Task objective
For the word "synthesis", search the records and show each line in which it occurs.

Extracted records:

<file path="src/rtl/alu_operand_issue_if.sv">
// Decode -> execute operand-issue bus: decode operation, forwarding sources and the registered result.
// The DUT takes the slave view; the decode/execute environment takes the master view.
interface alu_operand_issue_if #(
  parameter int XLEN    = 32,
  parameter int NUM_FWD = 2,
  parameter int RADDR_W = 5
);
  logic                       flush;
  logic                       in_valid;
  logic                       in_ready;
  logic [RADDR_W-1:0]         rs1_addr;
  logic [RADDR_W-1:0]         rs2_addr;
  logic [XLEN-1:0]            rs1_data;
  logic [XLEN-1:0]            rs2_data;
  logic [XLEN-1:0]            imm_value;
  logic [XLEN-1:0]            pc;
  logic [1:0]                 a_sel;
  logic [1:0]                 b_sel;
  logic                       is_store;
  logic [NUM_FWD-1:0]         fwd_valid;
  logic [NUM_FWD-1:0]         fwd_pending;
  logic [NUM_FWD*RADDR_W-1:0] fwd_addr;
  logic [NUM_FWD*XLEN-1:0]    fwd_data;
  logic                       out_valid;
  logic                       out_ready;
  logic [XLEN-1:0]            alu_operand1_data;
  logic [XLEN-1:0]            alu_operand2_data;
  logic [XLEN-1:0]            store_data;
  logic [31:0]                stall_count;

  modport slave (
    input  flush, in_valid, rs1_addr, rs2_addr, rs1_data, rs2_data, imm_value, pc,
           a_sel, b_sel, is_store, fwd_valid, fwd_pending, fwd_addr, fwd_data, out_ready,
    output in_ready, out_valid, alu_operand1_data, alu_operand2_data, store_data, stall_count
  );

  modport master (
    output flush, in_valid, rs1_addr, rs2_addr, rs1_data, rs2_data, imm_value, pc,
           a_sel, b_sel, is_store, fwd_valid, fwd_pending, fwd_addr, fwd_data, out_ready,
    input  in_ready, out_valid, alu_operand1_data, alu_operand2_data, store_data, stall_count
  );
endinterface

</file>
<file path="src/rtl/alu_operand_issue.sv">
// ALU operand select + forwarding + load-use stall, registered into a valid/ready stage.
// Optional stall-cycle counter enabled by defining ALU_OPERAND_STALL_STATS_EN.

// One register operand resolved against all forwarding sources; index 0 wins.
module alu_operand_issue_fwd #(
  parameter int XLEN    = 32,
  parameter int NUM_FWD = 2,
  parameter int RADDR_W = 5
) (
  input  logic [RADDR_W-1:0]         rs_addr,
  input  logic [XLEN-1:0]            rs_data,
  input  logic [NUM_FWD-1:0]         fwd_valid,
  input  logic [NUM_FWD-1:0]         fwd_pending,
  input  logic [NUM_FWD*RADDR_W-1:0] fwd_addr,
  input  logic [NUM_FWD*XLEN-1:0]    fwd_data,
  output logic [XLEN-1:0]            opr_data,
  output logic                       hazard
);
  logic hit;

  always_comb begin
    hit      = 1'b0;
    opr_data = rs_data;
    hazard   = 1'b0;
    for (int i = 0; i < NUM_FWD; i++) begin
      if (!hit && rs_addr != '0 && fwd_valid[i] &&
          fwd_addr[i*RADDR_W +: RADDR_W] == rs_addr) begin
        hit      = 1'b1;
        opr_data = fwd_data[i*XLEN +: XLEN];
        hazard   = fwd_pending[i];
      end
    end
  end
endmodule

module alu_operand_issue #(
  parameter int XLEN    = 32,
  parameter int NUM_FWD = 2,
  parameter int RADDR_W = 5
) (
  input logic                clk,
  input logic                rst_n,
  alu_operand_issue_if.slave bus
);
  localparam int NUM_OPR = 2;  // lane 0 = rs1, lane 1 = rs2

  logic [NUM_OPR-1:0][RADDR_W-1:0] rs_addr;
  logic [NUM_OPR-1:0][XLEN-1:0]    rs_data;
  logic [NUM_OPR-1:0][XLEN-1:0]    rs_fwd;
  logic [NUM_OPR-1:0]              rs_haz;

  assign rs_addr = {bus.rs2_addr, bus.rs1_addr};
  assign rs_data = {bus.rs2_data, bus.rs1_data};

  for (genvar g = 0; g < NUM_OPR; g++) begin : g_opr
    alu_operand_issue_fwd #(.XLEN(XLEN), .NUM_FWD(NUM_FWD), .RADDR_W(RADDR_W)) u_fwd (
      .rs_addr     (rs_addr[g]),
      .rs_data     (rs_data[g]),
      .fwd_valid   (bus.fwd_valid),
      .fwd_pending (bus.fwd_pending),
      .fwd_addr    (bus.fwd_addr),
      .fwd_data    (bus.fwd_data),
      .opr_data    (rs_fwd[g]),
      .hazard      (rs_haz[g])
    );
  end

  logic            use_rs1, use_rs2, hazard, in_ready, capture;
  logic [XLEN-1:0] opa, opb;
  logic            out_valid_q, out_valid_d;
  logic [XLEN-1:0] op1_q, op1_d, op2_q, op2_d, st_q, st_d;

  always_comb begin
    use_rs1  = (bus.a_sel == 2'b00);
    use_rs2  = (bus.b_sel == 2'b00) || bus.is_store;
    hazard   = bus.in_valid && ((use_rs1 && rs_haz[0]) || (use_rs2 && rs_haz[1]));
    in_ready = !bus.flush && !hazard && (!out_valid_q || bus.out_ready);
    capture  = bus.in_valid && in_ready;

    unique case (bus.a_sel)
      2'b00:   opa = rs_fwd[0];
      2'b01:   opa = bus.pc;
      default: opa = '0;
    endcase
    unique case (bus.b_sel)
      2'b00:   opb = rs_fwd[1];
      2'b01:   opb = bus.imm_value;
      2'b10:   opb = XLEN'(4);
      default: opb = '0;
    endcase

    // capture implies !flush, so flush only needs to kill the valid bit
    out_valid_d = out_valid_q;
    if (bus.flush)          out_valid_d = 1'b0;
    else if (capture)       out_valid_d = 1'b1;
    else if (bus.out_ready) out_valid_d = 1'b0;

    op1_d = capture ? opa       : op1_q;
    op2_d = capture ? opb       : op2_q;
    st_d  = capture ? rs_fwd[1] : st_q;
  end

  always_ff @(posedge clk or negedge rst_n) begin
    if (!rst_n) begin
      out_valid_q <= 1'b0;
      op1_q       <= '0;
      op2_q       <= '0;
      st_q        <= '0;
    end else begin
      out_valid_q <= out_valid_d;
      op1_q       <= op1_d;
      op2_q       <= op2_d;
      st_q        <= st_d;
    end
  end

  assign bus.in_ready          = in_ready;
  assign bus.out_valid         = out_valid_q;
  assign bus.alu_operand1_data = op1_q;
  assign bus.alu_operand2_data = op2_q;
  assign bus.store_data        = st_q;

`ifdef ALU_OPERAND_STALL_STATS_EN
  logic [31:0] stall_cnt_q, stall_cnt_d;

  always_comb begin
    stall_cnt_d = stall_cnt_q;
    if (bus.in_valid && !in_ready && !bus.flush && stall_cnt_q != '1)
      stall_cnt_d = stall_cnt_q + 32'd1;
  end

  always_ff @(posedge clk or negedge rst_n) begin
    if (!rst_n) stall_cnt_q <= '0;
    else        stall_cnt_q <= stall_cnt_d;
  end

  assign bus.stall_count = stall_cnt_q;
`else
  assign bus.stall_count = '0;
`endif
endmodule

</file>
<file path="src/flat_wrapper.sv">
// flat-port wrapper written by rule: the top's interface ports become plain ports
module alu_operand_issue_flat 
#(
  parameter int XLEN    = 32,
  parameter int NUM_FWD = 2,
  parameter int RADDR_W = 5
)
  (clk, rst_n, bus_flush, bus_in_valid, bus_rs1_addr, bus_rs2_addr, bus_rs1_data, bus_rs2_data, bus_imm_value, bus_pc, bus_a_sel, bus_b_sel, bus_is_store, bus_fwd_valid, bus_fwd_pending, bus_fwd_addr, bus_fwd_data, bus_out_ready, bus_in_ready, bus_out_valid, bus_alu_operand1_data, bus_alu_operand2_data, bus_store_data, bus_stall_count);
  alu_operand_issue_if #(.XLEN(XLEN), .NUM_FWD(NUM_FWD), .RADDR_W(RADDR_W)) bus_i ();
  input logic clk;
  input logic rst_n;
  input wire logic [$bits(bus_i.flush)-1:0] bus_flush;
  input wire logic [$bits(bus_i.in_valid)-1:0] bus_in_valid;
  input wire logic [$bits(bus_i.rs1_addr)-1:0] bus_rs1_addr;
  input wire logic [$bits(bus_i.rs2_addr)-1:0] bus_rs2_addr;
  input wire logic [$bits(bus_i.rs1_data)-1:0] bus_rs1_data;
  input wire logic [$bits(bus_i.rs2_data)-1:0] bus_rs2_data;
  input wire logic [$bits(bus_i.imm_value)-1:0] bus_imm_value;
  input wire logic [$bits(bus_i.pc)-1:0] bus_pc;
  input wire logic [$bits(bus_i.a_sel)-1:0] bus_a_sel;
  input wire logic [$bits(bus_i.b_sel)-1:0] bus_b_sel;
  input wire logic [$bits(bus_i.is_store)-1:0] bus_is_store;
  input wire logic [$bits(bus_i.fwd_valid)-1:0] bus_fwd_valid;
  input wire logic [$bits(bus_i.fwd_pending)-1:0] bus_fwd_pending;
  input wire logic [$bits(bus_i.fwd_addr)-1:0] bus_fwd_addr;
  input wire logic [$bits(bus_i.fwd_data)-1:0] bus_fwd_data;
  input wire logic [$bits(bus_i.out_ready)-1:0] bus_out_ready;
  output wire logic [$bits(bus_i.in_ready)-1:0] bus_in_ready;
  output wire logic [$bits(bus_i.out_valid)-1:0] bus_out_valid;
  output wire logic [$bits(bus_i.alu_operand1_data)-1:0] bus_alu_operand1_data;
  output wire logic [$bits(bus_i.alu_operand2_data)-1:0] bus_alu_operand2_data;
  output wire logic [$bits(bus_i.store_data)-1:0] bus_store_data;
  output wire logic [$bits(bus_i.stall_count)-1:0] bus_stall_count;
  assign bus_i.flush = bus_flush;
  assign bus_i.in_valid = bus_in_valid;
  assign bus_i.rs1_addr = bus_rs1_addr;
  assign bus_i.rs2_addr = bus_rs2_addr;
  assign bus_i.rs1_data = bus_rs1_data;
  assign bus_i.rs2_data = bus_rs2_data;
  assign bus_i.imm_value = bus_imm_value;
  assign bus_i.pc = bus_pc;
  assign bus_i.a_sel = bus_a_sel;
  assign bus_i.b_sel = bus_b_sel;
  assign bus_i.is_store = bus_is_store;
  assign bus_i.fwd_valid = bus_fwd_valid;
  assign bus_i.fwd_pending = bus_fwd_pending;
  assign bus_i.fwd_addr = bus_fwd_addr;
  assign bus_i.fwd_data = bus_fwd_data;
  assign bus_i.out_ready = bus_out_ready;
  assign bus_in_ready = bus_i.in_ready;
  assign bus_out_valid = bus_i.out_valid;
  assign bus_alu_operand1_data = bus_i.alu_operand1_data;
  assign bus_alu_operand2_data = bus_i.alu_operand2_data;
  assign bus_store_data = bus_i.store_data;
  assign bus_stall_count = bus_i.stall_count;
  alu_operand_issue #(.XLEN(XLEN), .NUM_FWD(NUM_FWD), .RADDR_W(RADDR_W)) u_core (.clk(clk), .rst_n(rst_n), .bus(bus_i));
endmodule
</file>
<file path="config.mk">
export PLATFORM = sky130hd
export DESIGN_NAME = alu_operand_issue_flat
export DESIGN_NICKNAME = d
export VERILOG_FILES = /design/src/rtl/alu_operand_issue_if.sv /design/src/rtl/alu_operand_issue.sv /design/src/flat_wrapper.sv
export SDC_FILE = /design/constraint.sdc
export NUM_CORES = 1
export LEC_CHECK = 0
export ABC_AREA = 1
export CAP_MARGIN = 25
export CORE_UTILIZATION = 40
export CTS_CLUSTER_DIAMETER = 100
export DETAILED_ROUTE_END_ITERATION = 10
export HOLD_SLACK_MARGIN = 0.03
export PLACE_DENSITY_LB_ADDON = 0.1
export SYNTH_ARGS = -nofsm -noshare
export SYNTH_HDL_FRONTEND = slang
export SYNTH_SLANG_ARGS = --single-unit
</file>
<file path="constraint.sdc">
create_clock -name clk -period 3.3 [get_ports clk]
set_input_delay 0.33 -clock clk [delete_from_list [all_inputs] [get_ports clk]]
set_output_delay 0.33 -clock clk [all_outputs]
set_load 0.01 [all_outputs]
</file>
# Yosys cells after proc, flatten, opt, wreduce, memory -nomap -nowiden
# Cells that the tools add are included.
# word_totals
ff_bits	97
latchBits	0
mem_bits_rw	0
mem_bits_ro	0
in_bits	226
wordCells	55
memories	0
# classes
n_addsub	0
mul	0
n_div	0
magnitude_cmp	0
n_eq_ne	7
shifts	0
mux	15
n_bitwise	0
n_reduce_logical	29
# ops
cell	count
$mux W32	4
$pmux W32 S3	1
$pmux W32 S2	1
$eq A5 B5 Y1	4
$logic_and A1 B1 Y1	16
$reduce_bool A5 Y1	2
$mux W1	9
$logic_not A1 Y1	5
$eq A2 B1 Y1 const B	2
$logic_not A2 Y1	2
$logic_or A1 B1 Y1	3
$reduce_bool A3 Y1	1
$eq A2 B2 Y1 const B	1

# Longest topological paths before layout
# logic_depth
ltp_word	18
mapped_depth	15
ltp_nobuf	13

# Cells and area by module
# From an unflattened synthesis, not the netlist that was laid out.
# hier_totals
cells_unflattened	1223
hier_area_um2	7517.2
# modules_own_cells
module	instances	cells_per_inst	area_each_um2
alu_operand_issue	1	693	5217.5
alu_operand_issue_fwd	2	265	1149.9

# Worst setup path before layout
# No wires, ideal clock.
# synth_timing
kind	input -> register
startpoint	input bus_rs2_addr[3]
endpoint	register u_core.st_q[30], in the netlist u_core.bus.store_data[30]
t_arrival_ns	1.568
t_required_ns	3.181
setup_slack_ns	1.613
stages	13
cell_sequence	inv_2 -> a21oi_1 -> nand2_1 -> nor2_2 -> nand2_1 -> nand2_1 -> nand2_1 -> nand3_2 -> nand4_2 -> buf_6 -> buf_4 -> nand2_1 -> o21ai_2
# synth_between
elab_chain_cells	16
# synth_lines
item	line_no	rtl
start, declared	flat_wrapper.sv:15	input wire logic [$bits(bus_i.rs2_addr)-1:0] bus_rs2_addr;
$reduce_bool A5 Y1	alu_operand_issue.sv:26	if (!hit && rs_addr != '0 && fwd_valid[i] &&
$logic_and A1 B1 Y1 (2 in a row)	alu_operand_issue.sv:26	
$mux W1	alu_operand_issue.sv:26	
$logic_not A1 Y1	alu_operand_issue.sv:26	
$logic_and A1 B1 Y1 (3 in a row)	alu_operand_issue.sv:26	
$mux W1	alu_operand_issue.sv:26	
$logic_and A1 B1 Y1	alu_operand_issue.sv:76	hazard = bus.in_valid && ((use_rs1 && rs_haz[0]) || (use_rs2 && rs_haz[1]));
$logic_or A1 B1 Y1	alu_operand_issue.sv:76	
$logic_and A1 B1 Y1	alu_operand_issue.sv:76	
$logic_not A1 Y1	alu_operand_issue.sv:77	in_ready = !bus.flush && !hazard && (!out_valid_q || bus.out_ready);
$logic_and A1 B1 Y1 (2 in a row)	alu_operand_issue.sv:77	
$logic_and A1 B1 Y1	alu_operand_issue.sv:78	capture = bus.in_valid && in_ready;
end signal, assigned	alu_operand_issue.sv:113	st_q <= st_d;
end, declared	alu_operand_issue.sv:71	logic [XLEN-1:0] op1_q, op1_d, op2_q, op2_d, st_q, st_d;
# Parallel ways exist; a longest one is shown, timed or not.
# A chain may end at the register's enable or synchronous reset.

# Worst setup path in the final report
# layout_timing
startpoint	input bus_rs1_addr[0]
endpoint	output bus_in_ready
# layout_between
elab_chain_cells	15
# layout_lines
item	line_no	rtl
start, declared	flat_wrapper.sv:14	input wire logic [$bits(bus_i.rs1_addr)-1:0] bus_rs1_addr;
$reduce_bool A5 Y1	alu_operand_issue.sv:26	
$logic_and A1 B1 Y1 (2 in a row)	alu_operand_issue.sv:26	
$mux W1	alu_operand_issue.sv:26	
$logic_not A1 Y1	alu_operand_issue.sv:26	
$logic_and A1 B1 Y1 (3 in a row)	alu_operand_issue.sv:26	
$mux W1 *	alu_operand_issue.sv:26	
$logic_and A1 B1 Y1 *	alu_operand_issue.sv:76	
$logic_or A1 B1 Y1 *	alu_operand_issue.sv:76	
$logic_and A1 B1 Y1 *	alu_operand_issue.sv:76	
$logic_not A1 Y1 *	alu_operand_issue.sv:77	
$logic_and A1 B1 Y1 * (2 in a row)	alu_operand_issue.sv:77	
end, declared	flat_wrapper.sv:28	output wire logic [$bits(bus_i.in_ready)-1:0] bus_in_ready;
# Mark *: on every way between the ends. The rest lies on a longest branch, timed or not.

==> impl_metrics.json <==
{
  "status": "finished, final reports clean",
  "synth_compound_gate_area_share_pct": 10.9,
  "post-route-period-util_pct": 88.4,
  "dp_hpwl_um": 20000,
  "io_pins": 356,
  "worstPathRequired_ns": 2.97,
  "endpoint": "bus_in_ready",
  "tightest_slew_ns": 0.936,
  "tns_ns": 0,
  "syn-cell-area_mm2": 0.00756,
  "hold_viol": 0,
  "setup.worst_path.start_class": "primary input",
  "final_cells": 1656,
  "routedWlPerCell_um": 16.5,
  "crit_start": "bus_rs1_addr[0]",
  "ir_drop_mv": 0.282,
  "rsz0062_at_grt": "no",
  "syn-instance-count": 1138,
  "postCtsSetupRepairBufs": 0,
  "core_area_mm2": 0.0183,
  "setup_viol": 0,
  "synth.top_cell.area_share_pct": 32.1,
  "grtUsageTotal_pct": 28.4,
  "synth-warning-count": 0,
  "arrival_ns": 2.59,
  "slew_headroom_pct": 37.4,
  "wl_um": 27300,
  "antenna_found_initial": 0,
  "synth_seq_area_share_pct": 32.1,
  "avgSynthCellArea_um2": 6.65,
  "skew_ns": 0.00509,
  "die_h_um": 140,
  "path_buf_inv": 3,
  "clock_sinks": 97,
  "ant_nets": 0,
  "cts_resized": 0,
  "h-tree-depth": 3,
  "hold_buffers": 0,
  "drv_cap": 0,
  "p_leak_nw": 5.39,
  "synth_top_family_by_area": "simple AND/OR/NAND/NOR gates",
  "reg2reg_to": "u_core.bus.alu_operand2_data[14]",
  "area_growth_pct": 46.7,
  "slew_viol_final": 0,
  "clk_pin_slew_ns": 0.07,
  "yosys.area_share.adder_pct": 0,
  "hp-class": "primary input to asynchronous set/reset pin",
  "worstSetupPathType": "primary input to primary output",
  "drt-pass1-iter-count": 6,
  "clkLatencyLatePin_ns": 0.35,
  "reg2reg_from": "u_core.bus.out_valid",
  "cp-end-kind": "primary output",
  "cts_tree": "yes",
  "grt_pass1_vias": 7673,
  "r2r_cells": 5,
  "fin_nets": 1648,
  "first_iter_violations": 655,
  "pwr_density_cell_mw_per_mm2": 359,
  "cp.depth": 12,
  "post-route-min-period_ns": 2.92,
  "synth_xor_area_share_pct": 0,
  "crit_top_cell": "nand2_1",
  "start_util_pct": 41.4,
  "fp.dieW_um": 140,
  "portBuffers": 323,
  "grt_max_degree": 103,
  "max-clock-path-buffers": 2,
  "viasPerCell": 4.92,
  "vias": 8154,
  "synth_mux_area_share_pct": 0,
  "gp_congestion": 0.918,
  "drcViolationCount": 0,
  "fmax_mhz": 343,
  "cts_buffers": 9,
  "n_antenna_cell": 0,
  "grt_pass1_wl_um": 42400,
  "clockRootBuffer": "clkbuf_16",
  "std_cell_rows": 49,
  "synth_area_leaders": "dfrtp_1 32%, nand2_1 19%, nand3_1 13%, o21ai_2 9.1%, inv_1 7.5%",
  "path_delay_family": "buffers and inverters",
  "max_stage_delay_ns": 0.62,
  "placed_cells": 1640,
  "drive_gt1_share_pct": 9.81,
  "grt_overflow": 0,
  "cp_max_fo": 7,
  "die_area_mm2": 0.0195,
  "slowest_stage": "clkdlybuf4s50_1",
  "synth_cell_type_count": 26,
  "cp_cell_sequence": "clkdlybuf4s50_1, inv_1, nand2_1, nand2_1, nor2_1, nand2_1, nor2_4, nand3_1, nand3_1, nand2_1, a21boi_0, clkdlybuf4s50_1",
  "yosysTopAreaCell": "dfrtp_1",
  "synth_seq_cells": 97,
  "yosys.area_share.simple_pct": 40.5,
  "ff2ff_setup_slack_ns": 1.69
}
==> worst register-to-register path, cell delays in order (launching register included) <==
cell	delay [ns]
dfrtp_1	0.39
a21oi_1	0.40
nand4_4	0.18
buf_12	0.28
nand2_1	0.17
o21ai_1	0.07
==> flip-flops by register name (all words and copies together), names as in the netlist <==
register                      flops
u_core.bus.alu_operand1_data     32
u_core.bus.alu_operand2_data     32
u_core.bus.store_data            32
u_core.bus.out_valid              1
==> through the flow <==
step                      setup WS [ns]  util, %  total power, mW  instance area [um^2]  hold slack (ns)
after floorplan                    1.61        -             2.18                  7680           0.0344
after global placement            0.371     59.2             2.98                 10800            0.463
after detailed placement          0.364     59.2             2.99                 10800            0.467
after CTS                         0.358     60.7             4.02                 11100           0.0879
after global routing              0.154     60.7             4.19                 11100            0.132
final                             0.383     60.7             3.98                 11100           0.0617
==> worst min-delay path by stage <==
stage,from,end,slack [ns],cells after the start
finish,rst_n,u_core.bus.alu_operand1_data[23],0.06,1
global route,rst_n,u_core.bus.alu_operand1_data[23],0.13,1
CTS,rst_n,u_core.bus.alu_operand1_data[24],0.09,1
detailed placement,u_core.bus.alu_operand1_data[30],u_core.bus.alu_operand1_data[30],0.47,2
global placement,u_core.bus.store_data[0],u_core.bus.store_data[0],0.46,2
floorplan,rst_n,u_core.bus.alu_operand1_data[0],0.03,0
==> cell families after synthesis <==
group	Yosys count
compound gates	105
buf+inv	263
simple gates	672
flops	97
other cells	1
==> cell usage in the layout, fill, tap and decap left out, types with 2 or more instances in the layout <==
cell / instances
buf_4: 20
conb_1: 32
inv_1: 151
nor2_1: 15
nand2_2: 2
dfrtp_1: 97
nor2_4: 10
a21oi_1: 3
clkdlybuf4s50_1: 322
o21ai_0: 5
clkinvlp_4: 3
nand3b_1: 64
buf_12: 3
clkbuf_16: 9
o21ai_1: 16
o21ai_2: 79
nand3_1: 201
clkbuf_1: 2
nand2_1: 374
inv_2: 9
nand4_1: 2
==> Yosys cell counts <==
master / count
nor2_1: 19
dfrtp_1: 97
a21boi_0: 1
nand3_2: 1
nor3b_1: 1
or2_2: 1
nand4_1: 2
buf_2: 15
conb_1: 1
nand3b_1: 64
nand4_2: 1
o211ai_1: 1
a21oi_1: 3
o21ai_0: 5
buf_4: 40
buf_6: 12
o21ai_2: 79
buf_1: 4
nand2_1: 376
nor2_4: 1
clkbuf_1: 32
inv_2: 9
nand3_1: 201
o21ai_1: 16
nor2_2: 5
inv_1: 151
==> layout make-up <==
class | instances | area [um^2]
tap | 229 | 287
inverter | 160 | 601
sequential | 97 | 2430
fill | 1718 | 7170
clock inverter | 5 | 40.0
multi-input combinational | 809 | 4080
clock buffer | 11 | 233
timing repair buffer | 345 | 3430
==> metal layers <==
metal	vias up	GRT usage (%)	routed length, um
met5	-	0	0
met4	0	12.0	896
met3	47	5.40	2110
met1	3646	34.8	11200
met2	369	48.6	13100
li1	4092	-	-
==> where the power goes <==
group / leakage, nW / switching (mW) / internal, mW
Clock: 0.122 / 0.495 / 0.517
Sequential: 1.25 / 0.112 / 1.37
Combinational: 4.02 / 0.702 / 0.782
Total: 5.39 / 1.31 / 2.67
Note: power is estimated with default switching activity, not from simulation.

...

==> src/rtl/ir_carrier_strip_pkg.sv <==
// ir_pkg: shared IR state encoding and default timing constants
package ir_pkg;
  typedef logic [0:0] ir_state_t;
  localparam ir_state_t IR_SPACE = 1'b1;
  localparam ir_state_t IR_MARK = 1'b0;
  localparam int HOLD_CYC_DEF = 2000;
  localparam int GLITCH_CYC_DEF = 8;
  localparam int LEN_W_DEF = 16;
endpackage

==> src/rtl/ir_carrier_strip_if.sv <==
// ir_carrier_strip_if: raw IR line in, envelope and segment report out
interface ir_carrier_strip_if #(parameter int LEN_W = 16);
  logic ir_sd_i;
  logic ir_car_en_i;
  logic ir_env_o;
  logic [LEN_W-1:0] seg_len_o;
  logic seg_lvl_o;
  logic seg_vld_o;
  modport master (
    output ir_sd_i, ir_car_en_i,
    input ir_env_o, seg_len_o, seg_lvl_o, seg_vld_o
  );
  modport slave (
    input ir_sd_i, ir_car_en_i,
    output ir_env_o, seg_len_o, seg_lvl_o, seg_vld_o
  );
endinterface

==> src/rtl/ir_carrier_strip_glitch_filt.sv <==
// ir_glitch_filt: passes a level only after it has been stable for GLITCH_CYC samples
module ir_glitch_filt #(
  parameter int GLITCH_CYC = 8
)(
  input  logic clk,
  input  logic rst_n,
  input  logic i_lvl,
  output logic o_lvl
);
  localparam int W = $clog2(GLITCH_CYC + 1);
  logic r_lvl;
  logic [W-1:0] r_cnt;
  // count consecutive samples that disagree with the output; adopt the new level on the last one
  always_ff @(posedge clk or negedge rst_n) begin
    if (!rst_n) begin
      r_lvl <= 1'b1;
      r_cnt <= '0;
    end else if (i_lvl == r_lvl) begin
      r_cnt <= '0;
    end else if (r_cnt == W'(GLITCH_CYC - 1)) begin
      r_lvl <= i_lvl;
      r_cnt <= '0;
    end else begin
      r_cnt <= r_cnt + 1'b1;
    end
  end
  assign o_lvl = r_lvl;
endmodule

Answer to this problem
# From an unflattened synthesis, not the netlist that was laid out.
==> cell families after synthesis <==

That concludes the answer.